(Instructions to follow)
The entries must be retyped exactly, down to the last line.

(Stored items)
....................
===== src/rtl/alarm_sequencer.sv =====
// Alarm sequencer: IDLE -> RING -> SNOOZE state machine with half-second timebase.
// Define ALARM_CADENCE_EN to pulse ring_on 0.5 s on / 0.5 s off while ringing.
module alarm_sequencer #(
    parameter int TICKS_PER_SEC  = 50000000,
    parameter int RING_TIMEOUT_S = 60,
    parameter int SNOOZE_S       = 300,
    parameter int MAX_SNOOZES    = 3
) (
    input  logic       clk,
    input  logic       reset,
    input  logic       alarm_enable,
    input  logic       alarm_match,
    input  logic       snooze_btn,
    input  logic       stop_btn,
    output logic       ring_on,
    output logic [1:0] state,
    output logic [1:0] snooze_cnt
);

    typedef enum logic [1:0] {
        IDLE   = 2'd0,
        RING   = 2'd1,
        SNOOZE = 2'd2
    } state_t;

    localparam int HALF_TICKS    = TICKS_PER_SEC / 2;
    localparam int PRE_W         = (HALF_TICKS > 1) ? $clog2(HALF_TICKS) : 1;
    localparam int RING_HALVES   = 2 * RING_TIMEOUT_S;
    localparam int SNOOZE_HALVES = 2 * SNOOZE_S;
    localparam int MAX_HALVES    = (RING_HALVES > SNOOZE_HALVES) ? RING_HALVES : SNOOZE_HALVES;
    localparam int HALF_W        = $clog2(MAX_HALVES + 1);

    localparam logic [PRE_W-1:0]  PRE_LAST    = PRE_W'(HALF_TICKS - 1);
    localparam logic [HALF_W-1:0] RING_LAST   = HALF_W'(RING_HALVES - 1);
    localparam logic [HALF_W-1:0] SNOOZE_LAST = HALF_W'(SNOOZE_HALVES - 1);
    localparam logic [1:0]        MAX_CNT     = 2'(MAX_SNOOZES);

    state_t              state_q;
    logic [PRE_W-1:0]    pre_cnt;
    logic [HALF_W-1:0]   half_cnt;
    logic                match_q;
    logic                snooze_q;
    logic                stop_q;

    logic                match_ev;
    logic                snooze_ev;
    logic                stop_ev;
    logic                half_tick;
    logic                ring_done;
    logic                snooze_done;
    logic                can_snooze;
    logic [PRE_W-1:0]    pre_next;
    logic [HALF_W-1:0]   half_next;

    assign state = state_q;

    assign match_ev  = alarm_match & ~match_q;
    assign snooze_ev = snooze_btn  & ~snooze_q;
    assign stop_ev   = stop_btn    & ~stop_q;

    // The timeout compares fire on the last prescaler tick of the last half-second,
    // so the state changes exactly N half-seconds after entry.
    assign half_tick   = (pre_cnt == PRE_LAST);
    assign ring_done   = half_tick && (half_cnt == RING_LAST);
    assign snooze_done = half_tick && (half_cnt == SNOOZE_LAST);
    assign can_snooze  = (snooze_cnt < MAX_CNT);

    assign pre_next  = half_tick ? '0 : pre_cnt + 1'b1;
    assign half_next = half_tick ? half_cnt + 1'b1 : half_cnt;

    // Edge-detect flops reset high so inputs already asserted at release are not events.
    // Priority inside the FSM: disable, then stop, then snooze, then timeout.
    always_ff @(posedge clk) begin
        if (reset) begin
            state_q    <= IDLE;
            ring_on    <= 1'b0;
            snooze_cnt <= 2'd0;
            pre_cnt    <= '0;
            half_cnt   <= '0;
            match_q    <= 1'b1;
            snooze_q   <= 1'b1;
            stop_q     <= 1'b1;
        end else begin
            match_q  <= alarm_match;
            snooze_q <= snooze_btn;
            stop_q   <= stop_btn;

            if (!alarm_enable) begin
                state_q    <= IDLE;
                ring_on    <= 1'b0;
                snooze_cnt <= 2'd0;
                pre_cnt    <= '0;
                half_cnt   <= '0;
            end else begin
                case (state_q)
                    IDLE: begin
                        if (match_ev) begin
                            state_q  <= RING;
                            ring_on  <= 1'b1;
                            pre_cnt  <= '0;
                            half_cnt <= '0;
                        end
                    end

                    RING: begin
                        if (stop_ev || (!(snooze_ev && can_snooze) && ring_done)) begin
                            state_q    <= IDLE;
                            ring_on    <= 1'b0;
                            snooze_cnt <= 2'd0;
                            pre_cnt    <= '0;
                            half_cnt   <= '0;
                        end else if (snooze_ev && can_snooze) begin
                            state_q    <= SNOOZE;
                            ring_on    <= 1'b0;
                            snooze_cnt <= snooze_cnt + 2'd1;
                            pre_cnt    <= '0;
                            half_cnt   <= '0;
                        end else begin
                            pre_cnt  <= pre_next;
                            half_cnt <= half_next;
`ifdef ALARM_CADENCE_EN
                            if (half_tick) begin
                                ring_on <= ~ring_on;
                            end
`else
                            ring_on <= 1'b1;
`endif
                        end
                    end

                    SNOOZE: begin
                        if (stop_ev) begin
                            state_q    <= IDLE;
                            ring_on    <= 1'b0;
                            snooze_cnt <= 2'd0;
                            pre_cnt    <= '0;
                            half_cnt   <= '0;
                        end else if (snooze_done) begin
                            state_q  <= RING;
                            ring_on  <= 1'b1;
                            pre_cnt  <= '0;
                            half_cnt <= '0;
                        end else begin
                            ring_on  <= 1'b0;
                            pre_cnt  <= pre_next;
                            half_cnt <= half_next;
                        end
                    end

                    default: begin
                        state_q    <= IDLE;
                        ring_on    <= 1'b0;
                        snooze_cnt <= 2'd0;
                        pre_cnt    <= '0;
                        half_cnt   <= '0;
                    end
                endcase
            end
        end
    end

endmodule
....................
(Task solution)
===== src/rtl/alarm_sequencer.sv =====
// Alarm sequencer: IDLE -> RING -> SNOOZE state machine with half-second timebase.
// Define ALARM_CADENCE_EN to pulse ring_on 0.5 s on / 0.5 s off while ringing.
module alarm_sequencer #(
    parameter int TICKS_PER_SEC  = 50000000,
    parameter int RING_TIMEOUT_S = 60,
    parameter int SNOOZE_S       = 300,
    parameter int MAX_SNOOZES    = 3
) (
    input  logic       clk,
    input  logic       reset,
    input  logic       alarm_enable,
    input  logic       alarm_match,
    input  logic       snooze_btn,
    input  logic       stop_btn,
    output logic       ring_on,
    output logic [1:0] state,
    output logic [1:0] snooze_cnt
);

    typedef enum logic [1:0] {
        IDLE   = 2'd0,
        RING   = 2'd1,
        SNOOZE = 2'd2
    } state_t;

    localparam int HALF_TICKS    = TICKS_PER_SEC / 2;
    localparam int PRE_W         = (HALF_TICKS > 1) ? $clog2(HALF_TICKS) : 1;
    localparam int RING_HALVES   = 2 * RING_TIMEOUT_S;
    localparam int SNOOZE_HALVES = 2 * SNOOZE_S;
    localparam int MAX_HALVES    = (RING_HALVES > SNOOZE_HALVES) ? RING_HALVES : SNOOZE_HALVES;
    localparam int HALF_W        = $clog2(MAX_HALVES + 1);

    localparam logic [PRE_W-1:0]  PRE_LAST    = PRE_W'(HALF_TICKS - 1);
    localparam logic [HALF_W-1:0] RING_LAST   = HALF_W'(RING_HALVES - 1);
    localparam logic [HALF_W-1:0] SNOOZE_LAST = HALF_W'(SNOOZE_HALVES - 1);
    localparam logic [1:0]        MAX_CNT     = 2'(MAX_SNOOZES);

    state_t              state_q;
    logic [PRE_W-1:0]    pre_cnt;
    logic [HALF_W-1:0]   half_cnt;
    logic                match_q;
    logic                snooze_q;
    logic                stop_q;

    logic                match_ev;
    logic                snooze_ev;
    logic                stop_ev;
    logic                half_tick;
    logic                ring_done;
    logic                snooze_done;
    logic                can_snooze;
    logic [PRE_W-1:0]    pre_next;
    logic [HALF_W-1:0]   half_next;

    assign state = state_q;

    assign match_ev  = alarm_match & ~match_q;
    assign snooze_ev = snooze_btn  & ~snooze_q;
    assign stop_ev   = stop_btn    & ~stop_q;

    // The timeout compares fire on the last prescaler tick of the last half-second,
    // so the state changes exactly N half-seconds after entry.
    assign half_tick   = (pre_cnt == PRE_LAST);
    assign ring_done   = half_tick && (half_cnt == RING_LAST);
    assign snooze_done = half_tick && (half_cnt == SNOOZE_LAST);
    assign can_snooze  = (snooze_cnt < MAX_CNT);

    assign pre_next  = half_tick ? '0 : pre_cnt + 1'b1;
    assign half_next = half_tick ? half_cnt + 1'b1 : half_cnt;

    // Edge-detect flops reset high so inputs already asserted at release are not events.
    // Priority inside the FSM: disable, then stop, then snooze, then timeout.
    always_ff @(posedge clk) begin
        if (reset) begin
            state_q    <= IDLE;
            ring_on    <= 1'b0;
            snooze_cnt <= 2'd0;
            pre_cnt    <= '0;
            half_cnt   <= '0;
            match_q    <= 1'b1;
            snooze_q   <= 1'b1;
            stop_q     <= 1'b1;
        end else begin
            match_q  <= alarm_match;
            snooze_q <= snooze_btn;
            stop_q   <= stop_btn;

            if (!alarm_enable) begin
                state_q    <= IDLE;
                ring_on    <= 1'b0;
                snooze_cnt <= 2'd0;
                pre_cnt    <= '0;
                half_cnt   <= '0;
            end else begin
                case (state_q)
                    IDLE: begin
                        if (match_ev) begin
                            state_q  <= RING;
                            ring_on  <= 1'b1;
                            pre_cnt  <= '0;
                            half_cnt <= '0;
                        end
                    end

                    RING: begin
                        if (stop_ev || (!(snooze_ev && can_snooze) && ring_done)) begin
                            state_q    <= IDLE;
                            ring_on    <= 1'b0;
                            snooze_cnt <= 2'd0;
                            pre_cnt    <= '0;
                            half_cnt   <= '0;
                        end else if (snooze_ev && can_snooze) begin
                            state_q    <= SNOOZE;
                            ring_on    <= 1'b0;
                            snooze_cnt <= snooze_cnt + 2'd1;
                            pre_cnt    <= '0;
                            half_cnt   <= '0;
                        end else begin
                            pre_cnt  <= pre_next;
                            half_cnt <= half_next;
`ifdef ALARM_CADENCE_EN
                            if (half_tick) begin
                                ring_on <= ~ring_on;
                            end
`else
                            ring_on <= 1'b1;
`endif
                        end
                    end

                    SNOOZE: begin
                        if (stop_ev) begin
                            state_q    <= IDLE;
                            ring_on    <= 1'b0;
                            snooze_cnt <= 2'd0;
                            pre_cnt    <= '0;
                            half_cnt   <= '0;
                        end else if (snooze_done) begin
                            state_q  <= RING;
                            ring_on  <= 1'b1;
                            pre_cnt  <= '0;
                            half_cnt <= '0;
                        end else begin
                            ring_on  <= 1'b0;
                            pre_cnt  <= pre_next;
                            half_cnt <= half_next;
                        end
                    end

                    default: begin
                        state_q    <= IDLE;
                        ring_on    <= 1'b0;
                        snooze_cnt <= 2'd0;
                        pre_cnt    <= '0;
                        half_cnt   <= '0;
                    end
                endcase
            end
        end
    end

endmodule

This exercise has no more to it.